There were four or five people milling about in the back half of the store, picking up various items, hoping that an ugly little statue of a dog would be marked OCCUPIED JAPAN (not just that the dog would be here and they would find it, but that the dog’s origin would have been missed by both its owners and Hazel). Rebekah was playing Frank Sinatra’s Christmas album on the stereo and someone had hung a strand of twinkly lights over the doorway to the breezeway. The music, the heat blown down by the industrial fans, all of it worked together to make Claudia feel as if she’d just returned from a war or an epic journey, in time for the holidays. The Used World was, after all, nothing but the past unfolding into an ideal home: enough bedrooms for everyone, a parlor, a chapel, a well-stocked kitchen. Hazel had more books here than the local library, more tools than the craftiest farmer. Claudia stopped in the breezeway, next to a muddy painting of a shipwreck, and felt something come over her, a blast of heat from her solar plexus, overwhelming her like a mortal embarrassment. She put her hand against the wall, fanned herself. Her coat slipped from her hand, landed on the floor, A Prayer for Owen Meany beside it. The collar of her shirt was too tight, and her wool sweater was suffocating her. She pulled it off in one swift gesture, took a deep breath. In less than a minute her entire body was drenched in sweat; she reached into her back pocket, pulled out a folded handkerchief, dried her face.
“Claudia?”
She turned, and coming up behind her was Rebekah. A light around Rebekah’s body shimmered. Claudia squeezed her eyes shut, opened them again. The light was gone.
“Are you okay?”
“I’m fine,” Claudia said, folding the handkerchief and putting it back in her pocket. “I think I got too hot.”
Rebekah stepped closer. She reached out to touch Claudia on the elbow, and just before she did, a crack of blue light passed between her hand and Claudia’s arm.
“Oh!” Rebekah flinched, pulling her hand back.
“You shocked me,” Claudia said, looking down at her elbow.
“I’m sorry, I—”
“That’s okay.”
“Want me to do it again?” Rebekah asked.
“Excuse me?”
“Want me to try?”
Claudia studied her, the red hair and pale skin, the pale green of her eyes. Whatever had held Claudia in its grip loosened. “Okay.”

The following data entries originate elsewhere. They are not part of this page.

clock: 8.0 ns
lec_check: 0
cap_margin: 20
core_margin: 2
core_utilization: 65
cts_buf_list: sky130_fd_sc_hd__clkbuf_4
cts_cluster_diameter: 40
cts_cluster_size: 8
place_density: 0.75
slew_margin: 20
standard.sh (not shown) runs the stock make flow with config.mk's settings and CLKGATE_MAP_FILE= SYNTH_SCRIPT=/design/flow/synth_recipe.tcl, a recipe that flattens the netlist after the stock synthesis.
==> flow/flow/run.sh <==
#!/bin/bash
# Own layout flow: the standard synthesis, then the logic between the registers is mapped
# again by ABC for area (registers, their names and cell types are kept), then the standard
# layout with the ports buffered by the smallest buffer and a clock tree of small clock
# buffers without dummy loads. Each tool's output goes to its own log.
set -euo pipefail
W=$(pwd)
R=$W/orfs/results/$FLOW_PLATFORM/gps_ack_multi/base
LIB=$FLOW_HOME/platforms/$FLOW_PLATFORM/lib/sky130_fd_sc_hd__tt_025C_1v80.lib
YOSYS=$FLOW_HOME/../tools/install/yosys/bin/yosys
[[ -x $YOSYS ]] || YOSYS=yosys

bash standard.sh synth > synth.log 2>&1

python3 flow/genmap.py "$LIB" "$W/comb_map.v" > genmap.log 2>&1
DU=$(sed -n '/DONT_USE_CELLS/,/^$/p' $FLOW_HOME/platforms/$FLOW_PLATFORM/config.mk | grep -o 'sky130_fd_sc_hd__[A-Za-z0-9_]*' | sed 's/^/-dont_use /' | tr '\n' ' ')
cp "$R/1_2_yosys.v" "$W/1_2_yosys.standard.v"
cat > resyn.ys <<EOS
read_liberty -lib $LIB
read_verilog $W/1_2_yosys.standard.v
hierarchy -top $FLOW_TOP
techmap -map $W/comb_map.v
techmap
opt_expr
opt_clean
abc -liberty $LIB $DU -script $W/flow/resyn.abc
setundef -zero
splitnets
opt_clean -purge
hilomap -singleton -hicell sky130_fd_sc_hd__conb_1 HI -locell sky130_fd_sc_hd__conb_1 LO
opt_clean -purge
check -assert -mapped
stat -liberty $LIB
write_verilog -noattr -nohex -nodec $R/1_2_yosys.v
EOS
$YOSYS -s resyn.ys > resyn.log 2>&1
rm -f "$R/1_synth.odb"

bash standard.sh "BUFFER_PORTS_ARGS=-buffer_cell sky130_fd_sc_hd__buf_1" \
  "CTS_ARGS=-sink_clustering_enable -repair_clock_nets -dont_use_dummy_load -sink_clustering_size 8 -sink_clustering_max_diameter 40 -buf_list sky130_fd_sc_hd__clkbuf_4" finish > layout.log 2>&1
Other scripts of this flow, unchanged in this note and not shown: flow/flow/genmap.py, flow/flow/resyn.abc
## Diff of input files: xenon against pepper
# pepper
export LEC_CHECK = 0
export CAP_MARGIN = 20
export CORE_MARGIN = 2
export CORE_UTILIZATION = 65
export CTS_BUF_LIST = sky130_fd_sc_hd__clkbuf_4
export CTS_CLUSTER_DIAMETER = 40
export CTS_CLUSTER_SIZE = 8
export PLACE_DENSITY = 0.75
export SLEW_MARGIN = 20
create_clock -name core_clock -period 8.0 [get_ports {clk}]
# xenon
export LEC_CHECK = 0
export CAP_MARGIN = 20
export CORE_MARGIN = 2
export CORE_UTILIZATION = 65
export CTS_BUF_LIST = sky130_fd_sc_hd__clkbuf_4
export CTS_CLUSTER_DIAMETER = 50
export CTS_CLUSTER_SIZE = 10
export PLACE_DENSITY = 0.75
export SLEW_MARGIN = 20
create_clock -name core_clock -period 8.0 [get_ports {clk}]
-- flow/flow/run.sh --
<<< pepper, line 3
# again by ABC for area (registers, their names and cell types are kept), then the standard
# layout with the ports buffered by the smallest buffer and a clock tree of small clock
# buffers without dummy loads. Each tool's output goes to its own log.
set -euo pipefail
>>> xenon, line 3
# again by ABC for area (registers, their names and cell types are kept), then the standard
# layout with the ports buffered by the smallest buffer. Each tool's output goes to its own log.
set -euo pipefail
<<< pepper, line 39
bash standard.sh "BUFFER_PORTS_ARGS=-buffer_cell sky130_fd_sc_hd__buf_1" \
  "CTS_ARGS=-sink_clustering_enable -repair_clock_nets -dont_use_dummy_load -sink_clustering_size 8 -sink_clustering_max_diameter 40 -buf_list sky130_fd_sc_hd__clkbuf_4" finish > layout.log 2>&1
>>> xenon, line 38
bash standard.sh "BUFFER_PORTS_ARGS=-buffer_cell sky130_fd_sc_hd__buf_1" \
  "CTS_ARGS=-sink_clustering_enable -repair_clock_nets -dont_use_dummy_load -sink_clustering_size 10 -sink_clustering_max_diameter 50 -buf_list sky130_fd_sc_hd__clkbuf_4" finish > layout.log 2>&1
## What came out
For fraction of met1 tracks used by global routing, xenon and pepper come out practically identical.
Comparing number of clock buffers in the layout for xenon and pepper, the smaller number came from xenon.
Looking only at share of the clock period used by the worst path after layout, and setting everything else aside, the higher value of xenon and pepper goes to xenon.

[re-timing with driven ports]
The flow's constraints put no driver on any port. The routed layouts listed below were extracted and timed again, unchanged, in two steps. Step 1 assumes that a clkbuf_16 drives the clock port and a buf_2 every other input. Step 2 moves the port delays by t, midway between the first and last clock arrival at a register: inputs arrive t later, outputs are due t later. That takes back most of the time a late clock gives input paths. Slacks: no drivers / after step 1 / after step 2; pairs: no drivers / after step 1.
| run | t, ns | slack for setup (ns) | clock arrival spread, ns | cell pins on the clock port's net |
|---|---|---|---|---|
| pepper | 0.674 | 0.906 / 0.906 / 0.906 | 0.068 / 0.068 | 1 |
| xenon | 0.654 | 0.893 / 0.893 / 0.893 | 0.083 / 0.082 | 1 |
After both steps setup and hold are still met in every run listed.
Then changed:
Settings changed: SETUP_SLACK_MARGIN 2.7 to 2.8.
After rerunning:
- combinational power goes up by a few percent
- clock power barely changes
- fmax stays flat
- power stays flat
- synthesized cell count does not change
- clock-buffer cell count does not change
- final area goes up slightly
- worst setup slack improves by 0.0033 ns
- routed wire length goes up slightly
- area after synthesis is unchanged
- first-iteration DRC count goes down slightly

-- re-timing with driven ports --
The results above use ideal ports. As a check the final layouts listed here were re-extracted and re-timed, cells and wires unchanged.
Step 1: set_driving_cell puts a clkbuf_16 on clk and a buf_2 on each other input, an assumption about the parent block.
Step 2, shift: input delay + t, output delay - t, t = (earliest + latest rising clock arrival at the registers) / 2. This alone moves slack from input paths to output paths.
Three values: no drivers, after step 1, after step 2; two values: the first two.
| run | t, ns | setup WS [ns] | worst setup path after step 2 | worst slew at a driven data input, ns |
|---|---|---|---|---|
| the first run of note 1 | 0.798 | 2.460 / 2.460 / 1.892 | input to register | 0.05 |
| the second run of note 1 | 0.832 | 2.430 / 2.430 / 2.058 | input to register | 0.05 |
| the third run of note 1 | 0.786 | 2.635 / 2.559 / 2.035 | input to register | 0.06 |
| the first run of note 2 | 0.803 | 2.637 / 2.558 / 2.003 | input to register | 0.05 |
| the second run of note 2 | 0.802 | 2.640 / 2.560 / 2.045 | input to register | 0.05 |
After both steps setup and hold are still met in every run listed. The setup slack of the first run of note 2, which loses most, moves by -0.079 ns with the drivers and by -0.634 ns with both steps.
From an optimization exercise on the open Yosys and OpenROAD flow, aimed at small area, a short achievable clock period and few clock cycles; shortcuts taken in it are not production practice.
Function was checked by simulation only, so behaviour that the tests miss may differ from the original.

==> flow/design.v (outline; a module is shown in full before it is edited, if it fits) <==
// module ex_operand_prep: 62 lines
// module ex_alu: 63 lines
// module ex_multiplier: 1741 lines
// module ex_divider: 108 lines
// module ex_result_select: 15 lines
// module ex_stage: 53 lines
module ex_stage (
    input  logic           clk,
    input  logic           rst_n,
    input  logic           d_hready,
    input  ex_pkg::ex_op_t op,
    input  ex_pkg::xlen_t  op1,
    input  ex_pkg::xlen_t  op2,
    output ex_pkg::xlen_t  ex_res,
    output ex_pkg::xlen_t  addr_res,
    output logic           div_busy
);
  // ...
==> flow/run.sh <==
#!/bin/bash
# synth_recipe.tcl (not shown) runs the flow's synth.tcl, then flattens the netlist and writes it again
# the make line also repeats each setting of config.mk as NAME=value (left out here)
make -C /OpenROAD-flow-scripts/flow DESIGN_CONFIG=/design/flow/config.mk WORK_HOME=/design/flow/orfs CLKGATE_MAP_FILE= SYNTH_SCRIPT=/design/flow/synth_recipe.tcl finish
==> flow/config.mk <==
export PLATFORM = sky130hd
export DESIGN_NAME = ex_stage
export DESIGN_NICKNAME = ex_stage
export VERILOG_FILES = /design/flow/design.v
export SDC_FILE = /design/flow/constraint.sdc
export NUM_CORES = 4
export LEC_CHECK = 0
export ABC_AREA = 1
export CAP_MARGIN = 20
export CORE_MARGIN = 2
export CORE_UTILIZATION = 40
export SETUP_SLACK_MARGIN = 0.3
export SLEW_MARGIN = 20
==> flow/constraint.sdc <==
create_clock -name core_clock -period 21.0 [get_ports {clk}]
set_input_delay 4.2000 -clock core_clock [delete_from_list [all_inputs] [get_ports {clk}]]
set_output_delay 4.2000 -clock core_clock [all_outputs]
set_load 0.01 [all_outputs]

Rebekah took ten steps backward, shuffling her feet on the grimy dark blue indoor-outdoor carpeting in the breezeway. She shuffled back toward Claudia, reached out slowly, and again, in the narrow space before Rebekah’s finger touched Claudia, there was a pop and a flash.
“Ow!”
“Ouch.” Claudia rubbed her arm. Her shirt was drying and she was suddenly cold.
Rebekah shook her fingers. “That was fun,” she said, smiling up at Claudia.